=== Begin Enclosure ===

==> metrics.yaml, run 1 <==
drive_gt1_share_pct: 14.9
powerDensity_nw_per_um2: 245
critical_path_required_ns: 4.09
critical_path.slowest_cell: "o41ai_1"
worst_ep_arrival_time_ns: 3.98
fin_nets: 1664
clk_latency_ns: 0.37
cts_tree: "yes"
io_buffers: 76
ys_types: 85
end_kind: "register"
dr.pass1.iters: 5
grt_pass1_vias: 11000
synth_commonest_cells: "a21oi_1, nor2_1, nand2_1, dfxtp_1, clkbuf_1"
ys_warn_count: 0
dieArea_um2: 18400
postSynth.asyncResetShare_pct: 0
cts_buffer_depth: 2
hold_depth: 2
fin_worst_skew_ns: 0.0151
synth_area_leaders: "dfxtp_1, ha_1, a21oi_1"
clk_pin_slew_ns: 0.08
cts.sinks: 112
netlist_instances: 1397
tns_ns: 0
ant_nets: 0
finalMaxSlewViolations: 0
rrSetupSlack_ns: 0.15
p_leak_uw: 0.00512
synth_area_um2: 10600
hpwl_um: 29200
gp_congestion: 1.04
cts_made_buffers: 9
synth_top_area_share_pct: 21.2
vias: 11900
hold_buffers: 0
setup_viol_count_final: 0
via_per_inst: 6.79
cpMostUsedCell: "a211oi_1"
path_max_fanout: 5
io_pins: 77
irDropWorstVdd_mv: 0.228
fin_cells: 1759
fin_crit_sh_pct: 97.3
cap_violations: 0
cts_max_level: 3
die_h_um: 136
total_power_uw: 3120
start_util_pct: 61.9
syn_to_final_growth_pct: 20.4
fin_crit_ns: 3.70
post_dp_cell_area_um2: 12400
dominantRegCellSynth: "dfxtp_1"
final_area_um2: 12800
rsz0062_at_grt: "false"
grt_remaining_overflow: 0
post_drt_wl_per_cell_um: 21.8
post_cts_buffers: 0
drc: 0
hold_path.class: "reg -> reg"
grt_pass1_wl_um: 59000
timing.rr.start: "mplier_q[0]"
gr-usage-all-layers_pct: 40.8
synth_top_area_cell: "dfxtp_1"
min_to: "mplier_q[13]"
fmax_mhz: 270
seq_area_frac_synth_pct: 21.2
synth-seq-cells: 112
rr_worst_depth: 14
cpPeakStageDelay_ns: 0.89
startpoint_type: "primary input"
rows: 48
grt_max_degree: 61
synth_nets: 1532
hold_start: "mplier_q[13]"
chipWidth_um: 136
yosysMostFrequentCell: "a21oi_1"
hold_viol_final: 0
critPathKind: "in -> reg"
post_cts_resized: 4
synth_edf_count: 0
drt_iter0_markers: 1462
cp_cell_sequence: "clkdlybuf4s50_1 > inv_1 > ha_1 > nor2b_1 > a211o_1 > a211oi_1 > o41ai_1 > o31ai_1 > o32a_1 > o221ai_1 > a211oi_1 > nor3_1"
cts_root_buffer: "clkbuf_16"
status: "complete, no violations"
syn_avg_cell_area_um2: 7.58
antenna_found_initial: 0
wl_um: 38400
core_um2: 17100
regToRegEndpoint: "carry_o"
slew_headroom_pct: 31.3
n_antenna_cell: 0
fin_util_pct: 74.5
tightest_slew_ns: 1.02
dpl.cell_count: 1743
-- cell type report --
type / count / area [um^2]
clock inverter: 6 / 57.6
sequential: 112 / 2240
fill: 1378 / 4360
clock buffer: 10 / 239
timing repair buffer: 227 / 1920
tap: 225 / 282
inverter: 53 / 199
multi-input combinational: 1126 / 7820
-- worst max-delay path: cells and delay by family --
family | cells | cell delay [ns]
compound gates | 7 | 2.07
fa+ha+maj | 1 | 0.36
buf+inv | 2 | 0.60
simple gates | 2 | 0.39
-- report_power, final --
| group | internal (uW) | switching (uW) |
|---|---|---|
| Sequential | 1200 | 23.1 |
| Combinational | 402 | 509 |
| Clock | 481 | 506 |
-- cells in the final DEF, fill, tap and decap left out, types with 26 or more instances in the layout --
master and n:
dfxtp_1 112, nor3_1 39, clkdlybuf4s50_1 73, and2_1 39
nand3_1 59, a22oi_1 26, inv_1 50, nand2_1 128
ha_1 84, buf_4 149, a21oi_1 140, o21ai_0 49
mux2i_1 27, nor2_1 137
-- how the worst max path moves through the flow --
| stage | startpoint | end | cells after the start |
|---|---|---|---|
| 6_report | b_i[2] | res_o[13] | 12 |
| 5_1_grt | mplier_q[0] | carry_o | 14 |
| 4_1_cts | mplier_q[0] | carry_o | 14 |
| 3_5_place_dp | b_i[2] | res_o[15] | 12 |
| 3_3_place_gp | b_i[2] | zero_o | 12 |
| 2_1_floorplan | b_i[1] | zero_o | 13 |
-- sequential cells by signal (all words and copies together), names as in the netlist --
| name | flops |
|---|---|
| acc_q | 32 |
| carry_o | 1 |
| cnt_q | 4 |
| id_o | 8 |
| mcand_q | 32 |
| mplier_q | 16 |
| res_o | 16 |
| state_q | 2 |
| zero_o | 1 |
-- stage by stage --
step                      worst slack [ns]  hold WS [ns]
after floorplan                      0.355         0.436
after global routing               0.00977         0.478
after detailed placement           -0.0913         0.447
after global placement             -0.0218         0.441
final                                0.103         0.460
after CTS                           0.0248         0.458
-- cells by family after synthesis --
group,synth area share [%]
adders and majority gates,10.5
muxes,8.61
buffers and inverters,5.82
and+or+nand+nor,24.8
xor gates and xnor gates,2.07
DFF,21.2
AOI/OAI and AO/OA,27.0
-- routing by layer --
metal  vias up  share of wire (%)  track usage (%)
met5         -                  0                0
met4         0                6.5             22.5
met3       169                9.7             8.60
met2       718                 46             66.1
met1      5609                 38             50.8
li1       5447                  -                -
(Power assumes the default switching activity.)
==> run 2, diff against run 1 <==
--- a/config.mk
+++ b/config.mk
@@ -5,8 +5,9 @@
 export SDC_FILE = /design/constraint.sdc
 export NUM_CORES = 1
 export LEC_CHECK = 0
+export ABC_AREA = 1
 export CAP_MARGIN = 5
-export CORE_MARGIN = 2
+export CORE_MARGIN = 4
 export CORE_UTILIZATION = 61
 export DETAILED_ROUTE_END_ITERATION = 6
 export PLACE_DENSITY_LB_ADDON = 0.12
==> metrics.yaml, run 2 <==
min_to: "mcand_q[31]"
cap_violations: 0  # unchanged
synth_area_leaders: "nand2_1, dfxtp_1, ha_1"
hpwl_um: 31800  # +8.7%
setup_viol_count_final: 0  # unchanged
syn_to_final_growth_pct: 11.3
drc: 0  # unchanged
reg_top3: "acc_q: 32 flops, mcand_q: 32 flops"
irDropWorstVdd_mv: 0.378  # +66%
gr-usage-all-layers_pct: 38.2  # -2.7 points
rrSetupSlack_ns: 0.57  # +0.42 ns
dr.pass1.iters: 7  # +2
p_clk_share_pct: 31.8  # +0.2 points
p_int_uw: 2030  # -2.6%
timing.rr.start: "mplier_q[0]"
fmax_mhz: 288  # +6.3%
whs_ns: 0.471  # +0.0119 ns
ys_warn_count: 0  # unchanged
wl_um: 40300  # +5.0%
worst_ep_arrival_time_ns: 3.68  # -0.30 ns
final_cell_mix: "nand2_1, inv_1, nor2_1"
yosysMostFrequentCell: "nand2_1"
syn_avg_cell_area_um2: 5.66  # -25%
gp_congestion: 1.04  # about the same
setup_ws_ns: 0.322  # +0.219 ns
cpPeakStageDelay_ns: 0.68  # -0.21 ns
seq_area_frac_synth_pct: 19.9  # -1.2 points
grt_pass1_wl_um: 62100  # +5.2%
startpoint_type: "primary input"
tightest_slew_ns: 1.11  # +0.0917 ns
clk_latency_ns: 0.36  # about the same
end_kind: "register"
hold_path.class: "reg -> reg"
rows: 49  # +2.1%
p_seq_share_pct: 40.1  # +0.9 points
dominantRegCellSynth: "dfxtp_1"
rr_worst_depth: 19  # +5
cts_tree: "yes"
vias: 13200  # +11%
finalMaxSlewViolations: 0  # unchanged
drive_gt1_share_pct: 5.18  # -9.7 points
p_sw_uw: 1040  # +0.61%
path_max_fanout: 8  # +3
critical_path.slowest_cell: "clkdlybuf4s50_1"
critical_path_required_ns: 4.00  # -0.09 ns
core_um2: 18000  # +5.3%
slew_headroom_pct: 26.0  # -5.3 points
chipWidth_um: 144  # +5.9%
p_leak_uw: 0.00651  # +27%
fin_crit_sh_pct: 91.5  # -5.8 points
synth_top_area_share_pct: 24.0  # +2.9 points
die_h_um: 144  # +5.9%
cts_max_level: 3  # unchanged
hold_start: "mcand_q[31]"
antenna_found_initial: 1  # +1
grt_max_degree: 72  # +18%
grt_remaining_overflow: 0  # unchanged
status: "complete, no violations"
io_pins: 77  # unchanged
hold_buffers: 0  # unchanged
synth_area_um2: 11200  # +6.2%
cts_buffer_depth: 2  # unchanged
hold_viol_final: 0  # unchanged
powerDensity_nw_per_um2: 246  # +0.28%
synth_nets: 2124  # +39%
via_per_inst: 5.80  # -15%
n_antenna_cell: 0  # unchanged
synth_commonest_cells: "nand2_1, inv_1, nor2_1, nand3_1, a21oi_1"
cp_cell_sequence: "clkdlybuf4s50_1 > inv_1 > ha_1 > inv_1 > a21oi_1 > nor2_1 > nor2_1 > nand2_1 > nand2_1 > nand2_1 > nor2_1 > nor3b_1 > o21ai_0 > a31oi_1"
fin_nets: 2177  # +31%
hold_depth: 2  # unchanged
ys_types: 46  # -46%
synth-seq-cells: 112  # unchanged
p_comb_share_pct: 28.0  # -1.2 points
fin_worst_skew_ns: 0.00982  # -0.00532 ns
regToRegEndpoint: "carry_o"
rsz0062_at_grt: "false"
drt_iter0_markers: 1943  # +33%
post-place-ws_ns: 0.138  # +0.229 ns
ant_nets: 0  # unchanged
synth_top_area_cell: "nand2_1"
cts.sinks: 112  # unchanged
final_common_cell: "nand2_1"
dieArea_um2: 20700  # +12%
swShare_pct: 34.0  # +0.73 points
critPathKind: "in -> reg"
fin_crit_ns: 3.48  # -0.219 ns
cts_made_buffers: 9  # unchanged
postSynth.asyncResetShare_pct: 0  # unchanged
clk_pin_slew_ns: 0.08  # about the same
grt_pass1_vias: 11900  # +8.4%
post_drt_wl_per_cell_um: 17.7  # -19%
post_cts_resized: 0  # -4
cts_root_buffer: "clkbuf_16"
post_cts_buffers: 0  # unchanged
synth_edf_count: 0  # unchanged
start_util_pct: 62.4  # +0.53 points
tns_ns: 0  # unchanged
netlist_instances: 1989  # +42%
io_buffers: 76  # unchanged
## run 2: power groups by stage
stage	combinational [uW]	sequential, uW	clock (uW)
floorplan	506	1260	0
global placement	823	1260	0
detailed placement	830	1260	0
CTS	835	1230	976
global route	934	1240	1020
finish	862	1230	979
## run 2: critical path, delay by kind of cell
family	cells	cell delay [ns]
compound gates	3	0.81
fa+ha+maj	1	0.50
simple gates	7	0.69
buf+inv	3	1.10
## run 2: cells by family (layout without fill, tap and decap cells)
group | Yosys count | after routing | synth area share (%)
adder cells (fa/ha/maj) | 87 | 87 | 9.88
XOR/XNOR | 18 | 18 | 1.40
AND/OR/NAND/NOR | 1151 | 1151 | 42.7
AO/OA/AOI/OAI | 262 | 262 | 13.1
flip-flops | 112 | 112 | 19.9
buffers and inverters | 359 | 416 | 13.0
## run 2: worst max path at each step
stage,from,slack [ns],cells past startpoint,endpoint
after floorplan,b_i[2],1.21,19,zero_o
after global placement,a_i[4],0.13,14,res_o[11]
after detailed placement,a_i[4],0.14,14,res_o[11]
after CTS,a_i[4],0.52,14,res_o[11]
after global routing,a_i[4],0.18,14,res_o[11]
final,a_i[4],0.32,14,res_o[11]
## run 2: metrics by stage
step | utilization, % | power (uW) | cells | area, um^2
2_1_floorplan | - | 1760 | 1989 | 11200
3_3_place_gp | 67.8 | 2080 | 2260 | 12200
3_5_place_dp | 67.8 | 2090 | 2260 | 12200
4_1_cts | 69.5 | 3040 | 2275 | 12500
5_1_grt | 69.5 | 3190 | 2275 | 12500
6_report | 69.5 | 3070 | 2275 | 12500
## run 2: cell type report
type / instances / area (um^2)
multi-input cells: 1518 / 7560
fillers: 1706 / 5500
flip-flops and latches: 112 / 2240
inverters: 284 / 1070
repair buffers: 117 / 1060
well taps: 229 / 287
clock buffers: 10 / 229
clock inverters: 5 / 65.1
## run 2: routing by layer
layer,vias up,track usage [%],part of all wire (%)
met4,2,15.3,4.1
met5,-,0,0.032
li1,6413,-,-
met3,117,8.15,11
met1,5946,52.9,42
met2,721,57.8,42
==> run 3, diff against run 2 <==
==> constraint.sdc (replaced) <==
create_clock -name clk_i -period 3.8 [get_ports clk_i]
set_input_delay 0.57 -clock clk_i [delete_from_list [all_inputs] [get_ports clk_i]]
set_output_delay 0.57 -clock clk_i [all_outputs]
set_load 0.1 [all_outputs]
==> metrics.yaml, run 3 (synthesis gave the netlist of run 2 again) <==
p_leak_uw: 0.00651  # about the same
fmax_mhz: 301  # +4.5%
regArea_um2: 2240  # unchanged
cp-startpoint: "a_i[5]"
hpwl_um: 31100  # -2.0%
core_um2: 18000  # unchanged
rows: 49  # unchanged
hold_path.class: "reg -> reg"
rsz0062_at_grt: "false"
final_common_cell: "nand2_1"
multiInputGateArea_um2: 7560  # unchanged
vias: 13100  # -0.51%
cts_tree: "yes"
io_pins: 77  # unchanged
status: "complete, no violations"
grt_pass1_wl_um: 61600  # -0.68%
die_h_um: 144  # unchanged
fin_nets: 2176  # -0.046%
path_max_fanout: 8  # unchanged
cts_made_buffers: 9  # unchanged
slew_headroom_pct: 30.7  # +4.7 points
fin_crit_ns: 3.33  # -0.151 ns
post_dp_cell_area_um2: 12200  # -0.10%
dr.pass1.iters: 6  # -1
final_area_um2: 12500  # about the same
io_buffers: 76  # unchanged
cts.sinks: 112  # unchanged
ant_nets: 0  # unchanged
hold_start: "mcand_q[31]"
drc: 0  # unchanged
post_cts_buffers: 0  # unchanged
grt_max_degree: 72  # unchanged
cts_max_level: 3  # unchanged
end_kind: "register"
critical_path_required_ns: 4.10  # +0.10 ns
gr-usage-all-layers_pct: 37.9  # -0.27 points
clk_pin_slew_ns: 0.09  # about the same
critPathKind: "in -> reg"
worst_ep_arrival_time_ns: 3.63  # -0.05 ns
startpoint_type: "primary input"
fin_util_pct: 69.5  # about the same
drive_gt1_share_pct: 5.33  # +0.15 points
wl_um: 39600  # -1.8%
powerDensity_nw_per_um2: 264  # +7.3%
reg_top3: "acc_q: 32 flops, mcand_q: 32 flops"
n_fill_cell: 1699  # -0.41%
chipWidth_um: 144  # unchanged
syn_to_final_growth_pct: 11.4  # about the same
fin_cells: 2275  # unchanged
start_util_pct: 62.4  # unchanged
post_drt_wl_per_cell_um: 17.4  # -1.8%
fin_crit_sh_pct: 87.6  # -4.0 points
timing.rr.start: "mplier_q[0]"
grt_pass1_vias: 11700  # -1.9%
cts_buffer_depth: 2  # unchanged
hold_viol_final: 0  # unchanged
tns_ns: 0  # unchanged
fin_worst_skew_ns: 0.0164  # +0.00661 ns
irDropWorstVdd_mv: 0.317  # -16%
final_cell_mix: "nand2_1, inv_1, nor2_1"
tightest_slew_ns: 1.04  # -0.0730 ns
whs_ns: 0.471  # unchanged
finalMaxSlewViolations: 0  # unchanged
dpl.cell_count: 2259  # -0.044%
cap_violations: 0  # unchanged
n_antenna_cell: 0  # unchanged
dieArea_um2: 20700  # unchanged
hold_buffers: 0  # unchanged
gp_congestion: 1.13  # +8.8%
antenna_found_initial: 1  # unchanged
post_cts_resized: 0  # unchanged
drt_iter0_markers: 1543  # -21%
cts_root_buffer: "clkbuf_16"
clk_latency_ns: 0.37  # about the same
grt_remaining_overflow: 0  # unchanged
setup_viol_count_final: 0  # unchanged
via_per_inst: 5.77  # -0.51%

=== End Enclosure ===

§ **Work instruction**
Which lines belong in the answer? Exactly those from the first line of the entries through the line holding "dr.pass1.iters: 5", inclusive, copied unchanged.

§ **Completed exercise**
==> metrics.yaml, run 1 <==
drive_gt1_share_pct: 14.9
powerDensity_nw_per_um2: 245
critical_path_required_ns: 4.09
critical_path.slowest_cell: "o41ai_1"
worst_ep_arrival_time_ns: 3.98
fin_nets: 1664
clk_latency_ns: 0.37
cts_tree: "yes"
io_buffers: 76
ys_types: 85
end_kind: "register"
dr.pass1.iters: 5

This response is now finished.